# New Java 7 Features: Binary Notation and Literal Variable Initialization

## Now with Java 7, you can not only use standard decimal notation, or the beloved hex notation, but you can use binary notation as well. Here's a good look at the ins and outs of binary notation, with a focus on what you'll need to know in order to pass the Java Professional certification exam from Oracle.

Having Fun with Binary Notation

Given all the fun developers have with hexadecimal notation, the visionaries at Sun and Oracle decided to expand the party by introducing the equally cryptic binary notation to the Java language. With the addition of binary notation, there are now three different ways to initialize a numeric variable, first using the standard base ten number system, secondly using hex notation, and finally using binary. Here's an example that assigns the number twelve to three different variables of type byte.

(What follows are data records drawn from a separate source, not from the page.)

<file path="src/rtl/lsu_pkg.sv">
// Shared constants and helpers for the MEM-stage load/store master.
// Holds funct3 encodings, FSM state codes, lane widths and the request-legality check.
package lsu_pkg;

   localparam logic [2:0] F3_B  = 3'b000;
   localparam logic [2:0] F3_H  = 3'b001;
   localparam logic [2:0] F3_W  = 3'b010;
   localparam logic [2:0] F3_BU = 3'b100;
   localparam logic [2:0] F3_HU = 3'b101;

   localparam logic [2:0] ST_IDLE   = 3'd0;
   localparam logic [2:0] ST_LOAD   = 3'd1;
   localparam logic [2:0] ST_STORE  = 3'd2;
   localparam logic [2:0] ST_RMW_RD = 3'd3;
   localparam logic [2:0] ST_RMW_WR = 3'd4;
   localparam logic [2:0] ST_RESP   = 3'd5;

   localparam int LANE_B_W = 8;
   localparam int LANE_H_W = 16;
   localparam int WORD_W   = 32;

   typedef struct packed {
      logic              we;
      logic [2:0]        funct3;
      logic [WORD_W-1:0] wdata;
   } req_t;

   // Alignment / encoding error for a request; the range check is done separately.
   function automatic logic f3_err(input logic [2:0] f3, input logic we, input logic [1:0] lo);
      logic e;
      case (f3)
         F3_B:    e = 1'b0;
         F3_H:    e = lo[0];
         F3_W:    e = (lo != 2'b00);
         F3_BU:   e = we;
         F3_HU:   e = we | lo[0];
         default: e = 1'b1;
      endcase
      return e;
   endfunction

endpackage

</file>
<file path="src/rtl/lsu_mem_master_lane_align.sv">
// Combinational byte/half lane handling: load extraction with sign/zero extension
// and read-modify-write merge of a sub-word store into the captured memory word.
module lsu_lane_align
   import lsu_pkg::*;
(
   input  logic [2:0]        funct3,
   input  logic [1:0]        byte_off,
   input  logic [WORD_W-1:0] load_word,
   input  logic [WORD_W-1:0] merge_word,
   input  logic [WORD_W-1:0] wdata,
   output logic [WORD_W-1:0] load_data,
   output logic [WORD_W-1:0] merged_word
);

   logic [LANE_B_W-1:0] byte_s;
   logic [LANE_H_W-1:0] half_s;

   // Select the addressed lane and extend it to a full word.
   always_comb begin
      case (byte_off)
         2'b00:   byte_s = load_word[7:0];
         2'b01:   byte_s = load_word[15:8];
         2'b10:   byte_s = load_word[23:16];
         2'b11:   byte_s = load_word[31:24];
         default: byte_s = load_word[7:0];
      endcase
      half_s = byte_off[1] ? load_word[31:16] : load_word[15:0];
      case (funct3)
         F3_B:    load_data = {{(WORD_W-LANE_B_W){byte_s[LANE_B_W-1]}}, byte_s};
         F3_H:    load_data = {{(WORD_W-LANE_H_W){half_s[LANE_H_W-1]}}, half_s};
         F3_W:    load_data = load_word;
         F3_BU:   load_data = {{(WORD_W-LANE_B_W){1'b0}}, byte_s};
         F3_HU:   load_data = {{(WORD_W-LANE_H_W){1'b0}}, half_s};
         default: load_data = {WORD_W{1'b0}};
      endcase
   end

   // Replace only the targeted lane; untouched bytes go back exactly as read.
   always_comb begin
      merged_word = merge_word;
      case (funct3)
         F3_B: begin
            case (byte_off)
               2'b00:   merged_word[7:0]   = wdata[LANE_B_W-1:0];
               2'b01:   merged_word[15:8]  = wdata[LANE_B_W-1:0];
               2'b10:   merged_word[23:16] = wdata[LANE_B_W-1:0];
               2'b11:   merged_word[31:24] = wdata[LANE_B_W-1:0];
               default: merged_word = merge_word;
            endcase
         end
         F3_H: begin
            if (byte_off[1]) begin
               merged_word[31:16] = wdata[LANE_H_W-1:0];
            end else begin
               merged_word[15:0] = wdata[LANE_H_W-1:0];
            end
         end
         default: merged_word = wdata;
      endcase
   end

endmodule

</file>
<file path="src/rtl/lsu_mem_master.sv">
// MEM-stage load/store initiator: one request in flight, word-aligned memory accesses,
// sub-word stores by read-modify-write, registered response.
module lsu_mem_master
   import lsu_pkg::*;
#(
   parameter int ADDR_W    = 32,
   parameter int MEM_BYTES = 2**20
) (
   input  logic              clk,
   input  logic              rst,
   input  logic              req_valid,
   output logic              req_ready,
   input  logic              req_we,
   input  logic [2:0]        req_funct3,
   input  logic [ADDR_W-1:0] req_addr,
   input  logic [31:0]       req_wdata,
   output logic              resp_valid,
   output logic [31:0]       resp_rdata,
   output logic              resp_err,
   output logic              mem_cs_n,
   output logic              mem_rd,
   output logic              mem_wr,
   output logic [ADDR_W-1:0] mem_addr,
   output logic [31:0]       mem_wdata,
   input  logic [31:0]       mem_rdata
);

   logic [2:0]        state_r;
   logic [2:0]        next_state_s;
   req_t              req_r;
   logic [ADDR_W-1:0] addr_r;
   logic [31:0]       word_r;
   logic              accept_s;
   logic              err_s;
   logic [ADDR_W:0]   last_byte_s;
   logic              range_ok_s;
   logic [31:0]       load_data_s;
   logic [31:0]       merged_word_s;
   logic              mem_cs_n_s;
   logic              mem_rd_s;
   logic              mem_wr_s;

   assign req_ready = (state_r == ST_IDLE) & ~rst;
   assign accept_s  = req_valid & req_ready;

   // One extra bit so an access near the top of the address space cannot wrap into range.
   assign last_byte_s = {1'b0, req_addr[ADDR_W-1:2], 2'b00} + (ADDR_W+1)'(3);
   assign range_ok_s  = last_byte_s < (ADDR_W+1)'(MEM_BYTES);
   assign err_s       = f3_err(req_funct3, req_we, req_addr[1:0]) | ~range_ok_s;

   lsu_lane_align u_lane_align (
      .funct3      (req_r.funct3),
      .byte_off    (addr_r[1:0]),
      .load_word   (mem_rdata),
      .merge_word  (word_r),
      .wdata       (req_r.wdata),
      .load_data   (load_data_s),
      .merged_word (merged_word_s)
   );

   // Next-state decode.
   always_comb begin
      next_state_s = state_r;
      case (state_r)
         ST_IDLE: begin
            if (!accept_s) begin
               next_state_s = ST_IDLE;
            end else if (err_s) begin
               next_state_s = ST_RESP;
            end else if (!req_we) begin
               next_state_s = ST_LOAD;
            end else if (req_funct3 == F3_W) begin
               next_state_s = ST_STORE;
            end else begin
               next_state_s = ST_RMW_RD;
            end
         end
         ST_LOAD:   next_state_s = ST_RESP;
         ST_STORE:  next_state_s = ST_RESP;
         ST_RMW_RD: next_state_s = ST_RMW_WR;
         ST_RMW_WR: next_state_s = ST_RESP;
         ST_RESP:   next_state_s = ST_IDLE;
         default:   next_state_s = ST_IDLE;
      endcase
   end

   // State, latched request and registered response.
   always_ff @(posedge clk) begin
      if (rst) begin
         state_r    <= ST_IDLE;
         req_r      <= '0;
         addr_r     <= '0;
         word_r     <= 32'h0;
         resp_valid <= 1'b0;
         resp_err   <= 1'b0;
         resp_rdata <= 32'h0;
      end else begin
         state_r    <= next_state_s;
         resp_valid <= 1'b0;
         resp_err   <= 1'b0;
         case (state_r)
            ST_IDLE: begin
               if (accept_s) begin
                  req_r.we     <= req_we;
                  req_r.funct3 <= req_funct3;
                  req_r.wdata  <= req_wdata;
                  addr_r       <= req_addr;
                  if (err_s) begin
                     resp_valid <= 1'b1;
                     resp_err   <= 1'b1;
                     resp_rdata <= 32'h0;
                  end
               end
            end
            ST_LOAD: begin
               resp_valid <= 1'b1;
               resp_rdata <= load_data_s;
            end
            ST_STORE, ST_RMW_WR: begin
               resp_valid <= 1'b1;
               resp_rdata <= 32'h0;
            end
            ST_RMW_RD: word_r <= mem_rdata;
            default: ;
         endcase
      end
   end

   // Memory pin decode from the state register and latched fields only.
   always_comb begin
      mem_cs_n_s = 1'b1;
      mem_rd_s   = 1'b0;
      mem_wr_s   = 1'b0;
      mem_addr   = '0;
      mem_wdata  = 32'h0;
      case (state_r)
         ST_LOAD, ST_RMW_RD: begin
            mem_cs_n_s = 1'b0;
            mem_rd_s   = 1'b1;
            mem_addr   = {addr_r[ADDR_W-1:2], 2'b00};
         end
         ST_STORE: begin
            mem_cs_n_s = 1'b0;
            mem_wr_s   = 1'b1;
            mem_addr   = {addr_r[ADDR_W-1:2], 2'b00};
            mem_wdata  = req_r.wdata;
         end
         ST_RMW_WR: begin
            mem_cs_n_s = 1'b0;
            mem_wr_s   = 1'b1;
            mem_addr   = {addr_r[ADDR_W-1:2], 2'b00};
            mem_wdata  = merged_word_s;
         end
         default: ;
      endcase
   end

   // Reset gates the strobes immediately so no write can land in a reset cycle.
   assign mem_cs_n = mem_cs_n_s | rst;
   assign mem_rd   = mem_rd_s & ~rst;
   assign mem_wr   = mem_wr_s & ~rst;

endmodule
</file>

```public class BinaryLiterals {
public static void main(String args[]){
byte twelve = 12;
byte sixPlusSix = 0xC;
byte fourTimesThree = 0b1100;

System.out.println(twelve);
System.out.println(sixPlusSix);
System.out.println(fourTimesThree);

}
}
```

When the code above runs, it simply prints out the number 12 on three separate lines, demonstrating the veracity of all three notations:

12
12
12

Passing the Java 7 Professional Upgrade Exam

As part of the Oracle Certified Profession, Java 7 certification upgrade exam, currently in beta as of this writing, one of the exam objectives is to "Use binary literals." So, in this article, we're going to take a look at some of the more interesting aspects of binary notation, focussing on what you'll need to know in order to whiz by the related questions on the exam. Even if you're not planning on writing a Java cert, you'll likely find the new news on binary notation quite interesting, so you are implored to keep reading.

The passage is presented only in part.